Personal information
- Full name: Shania Patricia Adams
- Born: October 20, 2001 (age 24) Columbus, Ohio, U.S.

Gymnastics career
- Discipline: Women's artistic gymnastics
- Country represented: United States; (2016);
- College team: Alabama Crimson Tide
- Club: Buckeye Gymnastics
- Head coach: Kittia Carpenter
- Retired: 2025

= Shania Adams =

American artistic gymnast (born 2001)

Shania Patricia Adams (born October 20, 2001) is an American former artistic gymnast. She competed as an elite gymnast for the United States and was a member of the U.S. national team in 2016. Adams later competed for the University of Alabama women's gymnastics team from 2021 to 2025, where she won the 2021 Southeastern Conference (SEC) uneven bars title and was part of Alabama's 2021 SEC championship team.

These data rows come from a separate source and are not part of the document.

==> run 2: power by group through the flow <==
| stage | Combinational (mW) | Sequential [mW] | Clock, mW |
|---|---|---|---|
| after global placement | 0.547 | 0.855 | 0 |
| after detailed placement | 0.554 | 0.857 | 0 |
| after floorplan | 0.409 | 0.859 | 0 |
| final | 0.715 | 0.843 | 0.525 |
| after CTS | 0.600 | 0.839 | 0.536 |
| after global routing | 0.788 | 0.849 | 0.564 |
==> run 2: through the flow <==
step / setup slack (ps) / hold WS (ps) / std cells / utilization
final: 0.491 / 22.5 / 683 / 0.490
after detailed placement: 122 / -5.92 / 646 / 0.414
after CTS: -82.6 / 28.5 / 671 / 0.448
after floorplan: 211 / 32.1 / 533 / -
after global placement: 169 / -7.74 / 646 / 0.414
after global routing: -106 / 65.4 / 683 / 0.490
===== src/rtl/actv_pipe_unit.sv =====
// actv_pipe_unit: two-stage valid/ready activation pipeline.
// Stage 1 applies the selected activation. Stage 2 applies round-half-up
// rescaling, width saturation and the optional clip ceiling.
// A sticky 16-bit counter tracks output beats that carry any saturated lane.
module actv_pipe_unit #(
    parameter int unsigned INPUT_WIDTH  = 22,
    parameter int unsigned NUM_INPUTS   = 4,
    parameter int unsigned OUTPUT_WIDTH = 16,
    parameter int unsigned FRAC_SHIFT   = 6,
    parameter int unsigned LEAK_SHIFT   = 3
) (
    input  logic                                      actv_clk,
    input  logic                                      actv_rst_b,
    input  logic [1:0]                                actv_mode_i,
    input  logic [OUTPUT_WIDTH-2:0]                   actv_clip_i,
    input  logic                                      actv_valid_i,
    output logic                                      actv_ready_o,
    input  logic [NUM_INPUTS-1:0][INPUT_WIDTH-1:0]    actv_in_i,
    output logic                                      actv_valid_o,
    input  logic                                      actv_ready_i,
    output logic [NUM_INPUTS-1:0][OUTPUT_WIDTH-1:0]   actv_out_o,
    output logic [NUM_INPUTS-1:0]                     actv_sat_o,
    input  logic                                      actv_sat_clr_i,
    output logic [15:0]                               actv_sat_cnt_o
);

    localparam int unsigned EW      = INPUT_WIDTH + 1;
    localparam int unsigned CW      = OUTPUT_WIDTH - 1;
    localparam int unsigned CNT_W   = 16;
    localparam int unsigned RND_POS = (FRAC_SHIFT > 0) ? FRAC_SHIFT - 1 : 0;

    localparam logic [1:0] MODE_BYPASS = 2'b00;
    localparam logic [1:0] MODE_LEAKY  = 2'b10;
    localparam logic [1:0] MODE_CLIP   = 2'b11;

    // Rounding constant is zero when no shift is applied.
    localparam logic signed [EW-1:0] RND     = EW'((FRAC_SHIFT == 0) ? 0 : (1 << RND_POS));
    localparam logic signed [EW-1:0] OUT_MAX = EW'((2 ** (OUTPUT_WIDTH - 1)) - 1);
    localparam logic signed [EW-1:0] OUT_MIN = EW'(-(2 ** (OUTPUT_WIDTH - 1)));
    localparam logic [CNT_W-1:0]     CNT_MAX = {CNT_W{1'b1}};

    // Stage 1 registers: activated lanes plus the mode/clip that travel with the beat.
    logic                                   s1_valid_q, s1_valid_d;
    logic [NUM_INPUTS-1:0][INPUT_WIDTH-1:0] s1_y_q, s1_y_d;
    logic [1:0]                             s1_mode_q, s1_mode_d;
    logic [CW-1:0]                          s1_clip_q, s1_clip_d;

    // Stage 2 registers: final output lanes and saturation flags.
    logic                                    s2_valid_q, s2_valid_d;
    logic [NUM_INPUTS-1:0][OUTPUT_WIDTH-1:0] s2_out_q, s2_out_d;
    logic [NUM_INPUTS-1:0]                   s2_sat_q, s2_sat_d;

    logic [CNT_W-1:0] cnt_q, cnt_d;

    logic s1_adv;
    logic s2_adv;

    // Advance conditions: a stage moves when empty or when its successor moves.
    always_comb begin
        s2_adv = ~s2_valid_q | actv_ready_i;
        s1_adv = ~s1_valid_q | s2_adv;
    end

    assign actv_ready_o = s1_adv;

    // Stage 1 next state: per-lane activation on an accepted beat.
    always_comb begin
        logic signed [INPUT_WIDTH-1:0] lane_x;
        lane_x     = '0;
        s1_valid_d = s1_valid_q;
        s1_y_d     = s1_y_q;
        s1_mode_d  = s1_mode_q;
        s1_clip_d  = s1_clip_q;
        if (s1_adv) begin
            s1_valid_d = actv_valid_i;
            if (actv_valid_i) begin
                s1_mode_d = actv_mode_i;
                s1_clip_d = actv_clip_i;
                for (int unsigned i = 0; i < NUM_INPUTS; i++) begin
                    lane_x = $signed(actv_in_i[i]);
                    case (actv_mode_i)
                        MODE_BYPASS: s1_y_d[i] = lane_x;
                        MODE_LEAKY:  s1_y_d[i] = lane_x[INPUT_WIDTH-1] ? (lane_x >>> LEAK_SHIFT) : lane_x;
                        default:     s1_y_d[i] = lane_x[INPUT_WIDTH-1] ? '0 : lane_x;
                    endcase
                end
            end
        end
    end

    // Stage 2 next state: round, shift, saturate, then clip in clipped-ReLU mode.
    always_comb begin
        logic signed [EW-1:0]           lane_ext;
        logic signed [EW-1:0]           lane_z;
        logic signed [OUTPUT_WIDTH-1:0] lane_sat;
        logic signed [OUTPUT_WIDTH-1:0] lane_clip;
        lane_ext   = '0;
        lane_z     = '0;
        lane_sat   = '0;
        lane_clip  = '0;
        s2_valid_d = s2_valid_q;
        s2_out_d   = s2_out_q;
        s2_sat_d   = s2_sat_q;
        if (s2_adv) begin
            s2_valid_d = s1_valid_q;
            if (s1_valid_q) begin
                lane_clip = $signed({1'b0, s1_clip_q});
                for (int unsigned i = 0; i < NUM_INPUTS; i++) begin
                    lane_ext = $signed({s1_y_q[i][INPUT_WIDTH-1], s1_y_q[i]});
                    lane_z   = (lane_ext + RND) >>> FRAC_SHIFT;
                    if (lane_z > OUT_MAX) begin
                        lane_sat    = OUTPUT_WIDTH'(OUT_MAX);
                        s2_sat_d[i] = 1'b1;
                    end else if (lane_z < OUT_MIN) begin
                        lane_sat    = OUTPUT_WIDTH'(OUT_MIN);
                        s2_sat_d[i] = 1'b1;
                    end else begin
                        lane_sat    = OUTPUT_WIDTH'(lane_z);
                        s2_sat_d[i] = 1'b0;
                    end
                    if ((s1_mode_q == MODE_CLIP) && (lane_sat > lane_clip)) begin
                        lane_sat = lane_clip;
                    end
                    s2_out_d[i] = lane_sat;
                end
            end
        end
    end

    // Saturation event counter: sticky at max, clear has priority.
    always_comb begin
        cnt_d = cnt_q;
        if (actv_sat_clr_i) begin
            cnt_d = '0;
        end else if (s2_valid_q && actv_ready_i && (|s2_sat_q) && (cnt_q != CNT_MAX)) begin
            cnt_d = cnt_q + CNT_W'(1);
        end
    end

    // Pipeline and counter state registers.
    always_ff @(posedge actv_clk or negedge actv_rst_b) begin
        if (!actv_rst_b) begin
            s1_valid_q <= 1'b0;
            s1_y_q     <= '0;
            s1_mode_q  <= '0;
            s1_clip_q  <= '0;
            s2_valid_q <= 1'b0;
            s2_out_q   <= '0;
            s2_sat_q   <= '0;
            cnt_q      <= '0;
        end else begin
            s1_valid_q <= s1_valid_d;
            s1_y_q     <= s1_y_d;
            s1_mode_q  <= s1_mode_d;
            s1_clip_q  <= s1_clip_d;
            s2_valid_q <= s2_valid_d;
            s2_out_q   <= s2_out_d;
            s2_sat_q   <= s2_sat_d;
            cnt_q      <= cnt_d;
        end
    end

    assign actv_valid_o   = s2_valid_q;
    assign actv_out_o     = s2_out_q;
    assign actv_sat_o     = s2_sat_q;
    assign actv_sat_cnt_o = cnt_q;

endmodule
File: config.mk
export PLATFORM = sky130hd
export DESIGN_NAME = uart_cmd_host
export DESIGN_NICKNAME = d
export VERILOG_FILES = /design/src/rtl/uart_cmd_host.sv
export SDC_FILE = /design/constraint.sdc
export NUM_CORES = 1
export LEC_CHECK = 0
export CORE_UTILIZATION = 55
export CTS_CLUSTER_DIAMETER = 40
export DETAILED_ROUTE_END_ITERATION = 16
export PLACE_DENSITY = 0.84
export SLEW_MARGIN = 0
export SYNTH_ARGS = -nofsm -noshare
export SYNTH_HDL_FRONTEND = slang
export SYNTH_SLANG_ARGS = --single-unit
File: constraint.sdc
create_clock -name clk -period 3.35 [get_ports clk]
set_input_delay 1.005 -clock clk [delete_from_list [all_inputs] [get_ports clk]]
set_output_delay 1.005 -clock clk [all_outputs]
set_load 0.01 [all_outputs]
File: src/rtl/uart_cmd_host.sv
// uart_cmd_host: serializes one host request into UART command frames and
// assembles the response bytes (with an inter-byte timeout) into rsp_data.
module uart_cmd_host #(
    parameter int DATA_WIDTH     = 8,
    parameter int RF_ADDR        = 4,
    parameter int TIMEOUT_CYCLES = 4096
) (
    input  logic                      clk,
    input  logic                      rst,
    input  logic                      req_valid,
    output logic                      req_ready,
    input  logic [1:0]                req_cmd,
    input  logic [RF_ADDR-1:0]        req_addr,
    input  logic [DATA_WIDTH-1:0]     req_data,
    input  logic [DATA_WIDTH-1:0]     req_op_a,
    input  logic [DATA_WIDTH-1:0]     req_op_b,
    input  logic [3:0]                req_fun,
    output logic [DATA_WIDTH-1:0]     tx_data,
    output logic                      tx_valid,
    input  logic                      tx_ready,
    input  logic [DATA_WIDTH-1:0]     rx_data,
    input  logic                      rx_valid,
    output logic                      rsp_valid,
    output logic [2*DATA_WIDTH-1:0]   rsp_data,
    output logic                      rsp_timeout,
    output logic                      busy
);
    localparam int TW = $clog2(TIMEOUT_CYCLES);
    localparam logic [1:0] CMD_WR  = 2'b00;
    localparam logic [1:0] CMD_RD  = 2'b01;
    localparam logic [1:0] CMD_ALU = 2'b10;

    typedef enum logic [1:0] {IDLE, SEND, WAIT_RSP, DONE} state_t;

    state_t                  state_q, state_d;
    logic [1:0]              cmd_q;
    logic [RF_ADDR-1:0]      addr_q;
    logic [DATA_WIDTH-1:0]   data_q, op_a_q, op_b_q;
    logic [3:0]              fun_q;
    logic [1:0]              idx_q, idx_d, rcnt_q, rcnt_d;
    logic [TW-1:0]           tcnt_q, tcnt_d;
    logic                    tflag_q, tflag_d;
    logic [2*DATA_WIDTH-1:0] buf_q, buf_d, rsp_q, rsp_d;
    logic [1:0]              last_idx, exp_bytes;
    logic [DATA_WIDTH-1:0]   hdr, frame, fun_byte, addr_byte;
    logic                    accept, expired;

    assign fun_byte  = DATA_WIDTH'(fun_q);
    assign addr_byte = DATA_WIDTH'(addr_q);
    assign hdr = cmd_q == CMD_WR  ? DATA_WIDTH'(8'hAA) :
                 cmd_q == CMD_RD  ? DATA_WIDTH'(8'hBB) :
                 cmd_q == CMD_ALU ? DATA_WIDTH'(8'hCC) : DATA_WIDTH'(8'hDD);
    assign frame = idx_q == 2'd0 ? hdr :
                   idx_q == 2'd1 ? (cmd_q[1] ? (cmd_q[0] ? fun_byte : op_a_q) : addr_byte) :
                   idx_q == 2'd2 ? (cmd_q[1] ? op_b_q : data_q) : fun_byte;
    assign last_idx  = cmd_q == CMD_WR ? 2'd2 : cmd_q == CMD_ALU ? 2'd3 : 2'd1;
    assign exp_bytes = cmd_q == CMD_WR ? 2'd0 : cmd_q == CMD_RD ? 2'd1 : 2'd2;
    // Expire when the counter would step onto TIMEOUT_CYCLES-1, so DONE lands
    // exactly TIMEOUT_CYCLES cycles after the last byte.
    assign expired = tcnt_q == TW'(TIMEOUT_CYCLES - 2);

    assign req_ready   = state_q == IDLE;
    assign accept      = req_valid && req_ready;
    assign tx_valid    = state_q == SEND;
    assign tx_data     = tx_valid ? frame : '0;
    assign rsp_valid   = state_q == DONE;
    assign rsp_timeout = rsp_valid && tflag_q;
    assign rsp_data    = rsp_q;
    assign busy        = state_q != IDLE;

    always_comb begin
        state_d = state_q;
        idx_d   = idx_q;
        rcnt_d  = rcnt_q;
        tcnt_d  = tcnt_q;
        tflag_d = tflag_q;
        buf_d   = buf_q;
        unique case (state_q)
            IDLE: if (req_valid) begin
                state_d = SEND;
                idx_d   = '0;
                buf_d   = '0;
                tflag_d = 1'b0;
            end
            SEND: if (tx_ready) begin
                idx_d = idx_q + 2'd1;
                if (idx_q == last_idx) begin
                    state_d = cmd_q == CMD_WR ? DONE : WAIT_RSP;
                    rcnt_d  = '0;
                    tcnt_d  = '0;
                end
            end
            WAIT_RSP: if (rx_valid) begin
                // An arriving byte always wins over a simultaneous expiry.
                rcnt_d = rcnt_q + 2'd1;
                tcnt_d = '0;
                if (rcnt_q == 2'd0) buf_d[DATA_WIDTH-1:0] = rx_data;
                else buf_d[2*DATA_WIDTH-1:DATA_WIDTH] = rx_data;
                if (rcnt_q + 2'd1 == exp_bytes) state_d = DONE;
            end else if (expired) begin
                state_d = DONE;
                tflag_d = 1'b1;
            end else begin
                tcnt_d = tcnt_q + 1'b1;
            end
            DONE: state_d = IDLE;
        endcase
        rsp_d = state_d == DONE ? buf_d : rsp_q;
    end

    always_ff @(posedge clk) begin
        if (rst) begin
            state_q <= IDLE;
            cmd_q   <= '0;
            addr_q  <= '0;
            data_q  <= '0;
            op_a_q  <= '0;
            op_b_q  <= '0;
            fun_q   <= '0;
            idx_q   <= '0;
            rcnt_q  <= '0;
            tcnt_q  <= '0;
            tflag_q <= 1'b0;
            buf_q   <= '0;
            rsp_q   <= '0;
        end else begin
            state_q <= state_d;
            idx_q   <= idx_d;
            rcnt_q  <= rcnt_d;
            tcnt_q  <= tcnt_d;
            tflag_q <= tflag_d;
            buf_q   <= buf_d;
            rsp_q   <= rsp_d;
            if (accept) begin
                cmd_q  <= req_cmd;
                addr_q <= req_addr;
                data_q <= req_data;
                op_a_q <= req_op_a;
                op_b_q <= req_op_b;
                fun_q  <= req_fun;
            end
        end
    end
endmodule

==> run summary, run 1 <==
The number of antenna violations at the first check in global routing was 0; the largest net degree at the start of global routing was 64. The total overflow left after global routing is 0. For the number of hold-slack violations in the final timing report, the log shows 0. The run finished with clean final reports.

For the number of buffers inserted by hold repair at cts, the log shows 0. The via count of the first global-routing pass was 3252; the height of the die was 85.7 um. The die covers 0.00735 mm^2. The number of warnings reported in the yosys synthesis log came out at 0. The library cell used most frequently in the layout, excluding fill and tap cells, is dfxtp_1. Leakage dissipation: 1.83 nW. In this run the remaining antenna-violating nets after routing total 0. Total power for the finished layout comes to 2.14 mW. The slew at the pin closest to its max-slew limit was 0.969 ns.

The time the final worst path needs with I/O delays and setup came out at 3.25 ns. The clock arrives with 0.00623 ns of skew. Using the TritonRoute via totals, the vias-per-cell ratio works out to 5.42.

The most critical setup path has its startpoint at cmd_q[1]. The clock network latency to the later pin of the worst-skew pair is 0.36 ns. Each instance of the synthesized netlist takes up on average 8.69 um^2.

The region available for standard cell placement spans 0.00679 mm^2. The root buffer cell is clkbuf_8. The number of maximum-capacitance constraint violations was 0; the critical path data required time was 2.34 ns. The effective utilization at floorplan was 56.8%; the number of flops mapped to enable cells by yosys was 0. After detailed routing, the average wire length per cell comes to 14.8 um.

The critical path in this run is classified as reg -> out. The most used flip-flop cell after synthesis is dfxtp_1. The number of clock buffers added by TritonCTS is 9. In the post-synthesis netlist, the biggest area contributors are dfxtp_1 44%, nand2_1 7.8%, a21oi_1 7.5%. For this run, asynchronously set or reset flops after synthesis account for 0%. The final worst-path cycle share is 97.0%, and the width of the die is 85.7 um. For this block, the via count after detailed routing is 3317. The clock passes through at most 2 buffers. In this run the cell area of the synthesized design comes to 0.00386 mm^2. The logs give 0 for the number of antenna diodes and 9060 um for the detailed-route wire length.

The tools report the type of element launching the critical path as a flop. The maximum frequency from static timing analysis is 308 MHz, and the flip-flop and latch count after synthesis is 85. Summed over all nets, the half-perimeter wirelength after detailed placement is 6330 um. Leaving out fill and tap cells, the most frequent cells in the layout are 81 x dfxtp_1, 80 x nand2_1, 73 x clkdlybuf4s50_1. The tools report the number of cells produced by synthesis as 444.

The synthesized netlist contains 49 unique library cells. The remaining design rule violation count is 0, and the post-synthesis net count is 497. For the data arrival time of the critical path, the log shows 2.24 ns.

STA classifies the critical path endpoint as a primary output. TritonCTS built the clock tree. The floorplan has 30 rows.

The synthesis-to-finish area growth was 26.9%. Highest net fanout along the worst path: 15. Sequential cells were found to cover 44.1% of the synthesized design area. Setup repair after global routing left no endpoint under its margin. For the first-pass GRT wire length, the log shows 15300 um. During placement, the flow inserted port buffers numbering 75. For the number of setup violations in the final report, the log shows 0. The worst pin sits at a relative slew slack of 34.9%. The worst vdd rail ir drop came out at 0.277 mV. The detailed-routing iteration count for the pre-antenna-repair pass came out at 4.

The startpoint identified for the worst register-to-register timing path is cmd_q[1]. In this run, the number of DRC markers left after iteration 0 of detailed routing was 209. The total power divided by cell area is 437 mW/mm^2, and the total negative setup slack is 0 ns. The run gives 564 as the count of nets after finishing. The biggest area contributor in the post-synthesis netlist is dfxtp_1.

Number of I/O pins: 76. The path class of the tightest hold or removal check is reg -> reg. Routability-driven placement congestion ratio: 0.911. The number of levels in the clock H-tree came out at 3.

The run gives 26.4% as the overall track demand over capacity in global routing. The tools report the total clock sinks as 85. The max-slew violation total from the final report is 0.

Share of Yosys cell area claimed by the top area cell type: 44.1%. Clock-pin slew was measured on the worst setup and hold paths at 0.08 ns. The startpoint identified for the worst hold timing path is data_q[5].

The share of cells above drive strength 1 was 9.69%.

== Early life and training ==

Adams was born in Columbus, Ohio, and raised in Dublin, Ohio, later moving to Plain City, Ohio. She began gymnastics around 2008, at age six, after her mother enrolled her in a recreational tumbling class, and coaches soon identified her as an elite prospect. She first competed at level 6 around age eight and joined Buckeye's elite program at age ten; she was home-schooled from the fourth grade to accommodate a training schedule of around eight hours a day. Adams trained at Buckeye Gymnastics in Westerville under Kittia Carpenter and Christian Gallardo, the same club where Olympic champion Gabby Douglas trained during her 2016 comeback, and where Adams was a teammate of Douglas, Nia Dennis, and future Alabama gymnast Makarri Doggette.

== Elite career ==

Adams progressed through the USA Gymnastics elite program, competing at events including the American Classic, U.S. Classic, and U.S. Championships, and was a five-time qualifier to the national championships. She was a member of the U.S. junior national team in 2016, when she was profiled at age 14 as one of the gymnasts training alongside Gabby Douglas at Buckeye.

Adams was promoted to the senior elite level in 2017, finishing 11th in the all-around at that year's U.S. Championships. Among her elite results, Adams finished second in the all-around at the 2018 American Classic—qualifying her for the U.S. Championships—and placed eighth on the uneven bars at the 2018 U.S. Championships. In 2019, she won the uneven bars title and placed third in the all-around at the American Classic. Ahead of the 2018 U.S. Championships, the Columbus Dispatch covered Adams and fellow central Ohio gymnast Shilese Jones as both sought a place on the national team.

== Collegiate career ==

In April 2020, Adams signed a National Letter of Intent to compete for the University of Alabama, joining the program for the 2021 season.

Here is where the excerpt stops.